Source data:
= = = = =

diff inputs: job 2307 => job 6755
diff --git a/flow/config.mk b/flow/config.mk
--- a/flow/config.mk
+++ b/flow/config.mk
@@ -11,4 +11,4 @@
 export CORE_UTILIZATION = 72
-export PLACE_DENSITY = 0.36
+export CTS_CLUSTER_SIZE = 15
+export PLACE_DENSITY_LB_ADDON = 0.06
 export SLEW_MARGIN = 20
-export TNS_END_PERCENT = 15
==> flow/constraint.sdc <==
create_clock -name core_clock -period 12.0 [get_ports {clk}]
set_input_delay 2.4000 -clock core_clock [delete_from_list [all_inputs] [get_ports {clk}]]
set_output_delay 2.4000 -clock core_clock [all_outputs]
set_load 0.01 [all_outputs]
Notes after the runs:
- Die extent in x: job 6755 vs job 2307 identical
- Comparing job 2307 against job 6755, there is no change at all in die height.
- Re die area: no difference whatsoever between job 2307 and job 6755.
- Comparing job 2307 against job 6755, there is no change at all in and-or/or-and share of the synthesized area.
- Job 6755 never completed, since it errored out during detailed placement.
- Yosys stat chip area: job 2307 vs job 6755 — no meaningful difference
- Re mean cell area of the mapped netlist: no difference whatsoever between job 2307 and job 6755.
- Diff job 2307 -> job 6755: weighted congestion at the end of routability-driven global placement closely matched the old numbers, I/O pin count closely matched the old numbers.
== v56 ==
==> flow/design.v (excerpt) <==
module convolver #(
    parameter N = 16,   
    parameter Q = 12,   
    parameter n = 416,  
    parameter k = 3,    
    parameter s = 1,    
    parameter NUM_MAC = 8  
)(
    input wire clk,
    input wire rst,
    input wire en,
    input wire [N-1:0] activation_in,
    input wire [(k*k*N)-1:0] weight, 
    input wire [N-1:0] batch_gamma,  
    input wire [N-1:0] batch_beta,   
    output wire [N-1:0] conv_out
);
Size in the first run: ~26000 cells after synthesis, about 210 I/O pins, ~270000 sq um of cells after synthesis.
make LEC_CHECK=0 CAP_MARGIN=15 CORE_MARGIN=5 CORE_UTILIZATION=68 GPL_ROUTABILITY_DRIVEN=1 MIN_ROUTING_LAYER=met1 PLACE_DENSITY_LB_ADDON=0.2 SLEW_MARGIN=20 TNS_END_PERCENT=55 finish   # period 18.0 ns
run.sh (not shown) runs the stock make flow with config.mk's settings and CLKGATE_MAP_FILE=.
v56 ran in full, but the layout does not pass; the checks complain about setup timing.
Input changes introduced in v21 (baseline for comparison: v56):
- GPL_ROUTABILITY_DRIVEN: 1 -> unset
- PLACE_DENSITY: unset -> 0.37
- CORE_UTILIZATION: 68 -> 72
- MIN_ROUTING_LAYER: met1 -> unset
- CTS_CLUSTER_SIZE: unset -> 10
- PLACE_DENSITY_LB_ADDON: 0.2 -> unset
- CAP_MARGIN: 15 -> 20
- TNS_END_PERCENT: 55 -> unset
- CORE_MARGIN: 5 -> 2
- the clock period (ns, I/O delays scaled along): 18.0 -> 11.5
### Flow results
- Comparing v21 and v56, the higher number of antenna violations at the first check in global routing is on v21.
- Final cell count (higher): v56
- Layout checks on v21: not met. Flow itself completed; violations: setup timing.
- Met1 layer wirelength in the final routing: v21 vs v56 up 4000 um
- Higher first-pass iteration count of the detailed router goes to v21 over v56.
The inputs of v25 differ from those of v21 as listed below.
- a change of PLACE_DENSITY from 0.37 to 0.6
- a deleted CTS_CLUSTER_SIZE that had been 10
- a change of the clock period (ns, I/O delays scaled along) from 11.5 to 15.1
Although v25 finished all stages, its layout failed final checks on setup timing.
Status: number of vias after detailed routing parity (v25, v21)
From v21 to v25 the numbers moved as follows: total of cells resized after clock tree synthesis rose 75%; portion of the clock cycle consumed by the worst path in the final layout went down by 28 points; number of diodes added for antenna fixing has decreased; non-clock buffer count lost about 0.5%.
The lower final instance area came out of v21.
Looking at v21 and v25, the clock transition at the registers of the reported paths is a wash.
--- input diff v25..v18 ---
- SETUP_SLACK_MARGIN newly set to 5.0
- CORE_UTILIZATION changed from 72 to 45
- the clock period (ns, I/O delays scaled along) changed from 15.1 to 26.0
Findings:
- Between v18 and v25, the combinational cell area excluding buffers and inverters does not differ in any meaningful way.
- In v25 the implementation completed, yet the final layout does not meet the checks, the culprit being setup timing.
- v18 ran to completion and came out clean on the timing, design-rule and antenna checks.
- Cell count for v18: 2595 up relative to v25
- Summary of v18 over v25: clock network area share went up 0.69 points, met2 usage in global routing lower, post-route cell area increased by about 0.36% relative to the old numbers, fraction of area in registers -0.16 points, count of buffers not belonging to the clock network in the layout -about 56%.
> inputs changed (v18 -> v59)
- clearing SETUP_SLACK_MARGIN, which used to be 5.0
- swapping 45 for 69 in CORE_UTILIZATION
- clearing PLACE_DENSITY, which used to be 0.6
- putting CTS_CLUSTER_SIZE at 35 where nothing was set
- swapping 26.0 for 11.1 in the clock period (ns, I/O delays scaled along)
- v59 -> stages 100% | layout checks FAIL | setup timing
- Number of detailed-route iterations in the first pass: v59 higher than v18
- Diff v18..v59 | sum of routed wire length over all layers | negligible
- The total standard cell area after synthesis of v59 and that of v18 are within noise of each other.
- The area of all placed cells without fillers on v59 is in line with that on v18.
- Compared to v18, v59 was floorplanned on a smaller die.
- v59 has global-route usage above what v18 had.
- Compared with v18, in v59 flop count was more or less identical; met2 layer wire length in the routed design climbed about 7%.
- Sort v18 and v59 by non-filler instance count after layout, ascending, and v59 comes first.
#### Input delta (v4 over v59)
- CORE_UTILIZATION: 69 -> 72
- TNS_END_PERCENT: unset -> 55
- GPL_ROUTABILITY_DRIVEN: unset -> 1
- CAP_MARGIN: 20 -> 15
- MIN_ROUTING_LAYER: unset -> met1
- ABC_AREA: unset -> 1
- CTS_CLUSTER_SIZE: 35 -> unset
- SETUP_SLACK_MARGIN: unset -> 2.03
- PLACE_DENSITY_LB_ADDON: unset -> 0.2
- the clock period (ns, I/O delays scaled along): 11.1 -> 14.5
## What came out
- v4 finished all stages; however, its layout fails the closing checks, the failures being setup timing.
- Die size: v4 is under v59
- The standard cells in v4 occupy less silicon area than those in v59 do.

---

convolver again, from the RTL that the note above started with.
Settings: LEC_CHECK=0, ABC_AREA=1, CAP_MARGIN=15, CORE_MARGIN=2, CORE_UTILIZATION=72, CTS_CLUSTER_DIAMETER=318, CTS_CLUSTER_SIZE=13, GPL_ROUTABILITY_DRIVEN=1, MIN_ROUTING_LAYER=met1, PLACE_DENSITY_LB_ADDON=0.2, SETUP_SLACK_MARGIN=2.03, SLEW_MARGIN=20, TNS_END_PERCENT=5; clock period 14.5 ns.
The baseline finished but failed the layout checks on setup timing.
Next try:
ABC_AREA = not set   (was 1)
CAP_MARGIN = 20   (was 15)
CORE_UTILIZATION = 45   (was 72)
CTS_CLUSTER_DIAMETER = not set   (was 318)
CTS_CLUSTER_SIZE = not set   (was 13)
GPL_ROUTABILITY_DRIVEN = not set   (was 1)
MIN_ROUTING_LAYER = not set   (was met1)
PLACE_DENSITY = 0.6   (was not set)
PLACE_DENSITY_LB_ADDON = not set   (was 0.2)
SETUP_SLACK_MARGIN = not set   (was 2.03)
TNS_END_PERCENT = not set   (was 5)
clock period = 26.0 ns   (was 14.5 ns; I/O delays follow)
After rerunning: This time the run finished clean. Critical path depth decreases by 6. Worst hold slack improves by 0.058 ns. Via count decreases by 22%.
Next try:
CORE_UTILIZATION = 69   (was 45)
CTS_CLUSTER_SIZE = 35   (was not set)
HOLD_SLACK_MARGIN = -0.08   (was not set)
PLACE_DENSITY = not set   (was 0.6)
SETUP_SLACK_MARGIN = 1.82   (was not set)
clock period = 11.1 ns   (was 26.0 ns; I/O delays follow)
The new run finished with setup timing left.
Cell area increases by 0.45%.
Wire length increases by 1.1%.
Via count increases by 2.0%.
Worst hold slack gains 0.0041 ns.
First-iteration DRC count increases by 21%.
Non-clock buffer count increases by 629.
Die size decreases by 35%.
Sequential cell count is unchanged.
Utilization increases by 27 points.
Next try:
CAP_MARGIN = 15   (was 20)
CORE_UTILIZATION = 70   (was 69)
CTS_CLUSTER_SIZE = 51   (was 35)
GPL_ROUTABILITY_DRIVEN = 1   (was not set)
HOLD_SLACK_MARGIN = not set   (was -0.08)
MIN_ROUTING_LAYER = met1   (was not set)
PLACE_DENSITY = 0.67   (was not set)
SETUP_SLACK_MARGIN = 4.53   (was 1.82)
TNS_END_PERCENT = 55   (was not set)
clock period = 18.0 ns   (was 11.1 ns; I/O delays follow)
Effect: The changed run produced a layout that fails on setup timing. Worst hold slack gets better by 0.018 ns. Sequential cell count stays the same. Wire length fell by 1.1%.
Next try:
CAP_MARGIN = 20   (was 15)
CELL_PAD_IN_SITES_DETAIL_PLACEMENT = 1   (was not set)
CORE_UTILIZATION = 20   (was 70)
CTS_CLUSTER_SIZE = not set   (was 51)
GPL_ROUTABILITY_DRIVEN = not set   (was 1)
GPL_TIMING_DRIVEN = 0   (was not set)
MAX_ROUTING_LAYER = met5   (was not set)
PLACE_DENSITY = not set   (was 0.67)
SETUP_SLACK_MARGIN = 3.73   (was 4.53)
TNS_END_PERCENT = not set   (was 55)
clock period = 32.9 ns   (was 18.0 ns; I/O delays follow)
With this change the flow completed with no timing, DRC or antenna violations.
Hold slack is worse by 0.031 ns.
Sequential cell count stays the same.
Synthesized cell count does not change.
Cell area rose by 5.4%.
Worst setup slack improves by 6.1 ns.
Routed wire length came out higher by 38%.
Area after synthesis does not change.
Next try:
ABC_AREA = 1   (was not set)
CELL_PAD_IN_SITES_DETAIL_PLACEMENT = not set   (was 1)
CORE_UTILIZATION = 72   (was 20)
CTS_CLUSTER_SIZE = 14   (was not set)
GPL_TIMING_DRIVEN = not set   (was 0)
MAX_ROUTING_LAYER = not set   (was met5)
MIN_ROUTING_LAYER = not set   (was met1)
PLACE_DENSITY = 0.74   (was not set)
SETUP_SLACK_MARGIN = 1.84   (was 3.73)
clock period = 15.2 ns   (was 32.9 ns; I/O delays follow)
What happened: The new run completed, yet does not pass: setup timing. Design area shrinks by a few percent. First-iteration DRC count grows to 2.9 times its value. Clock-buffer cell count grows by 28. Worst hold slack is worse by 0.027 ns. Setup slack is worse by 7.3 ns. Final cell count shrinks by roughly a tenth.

= = = = =

Try it: Copy out each line of the material above that holds the word "export".

Response to the task:
 export CORE_UTILIZATION = 72
-export PLACE_DENSITY = 0.36
+export CTS_CLUSTER_SIZE = 15
+export PLACE_DENSITY_LB_ADDON = 0.06
 export SLEW_MARGIN = 20
-export TNS_END_PERCENT = 15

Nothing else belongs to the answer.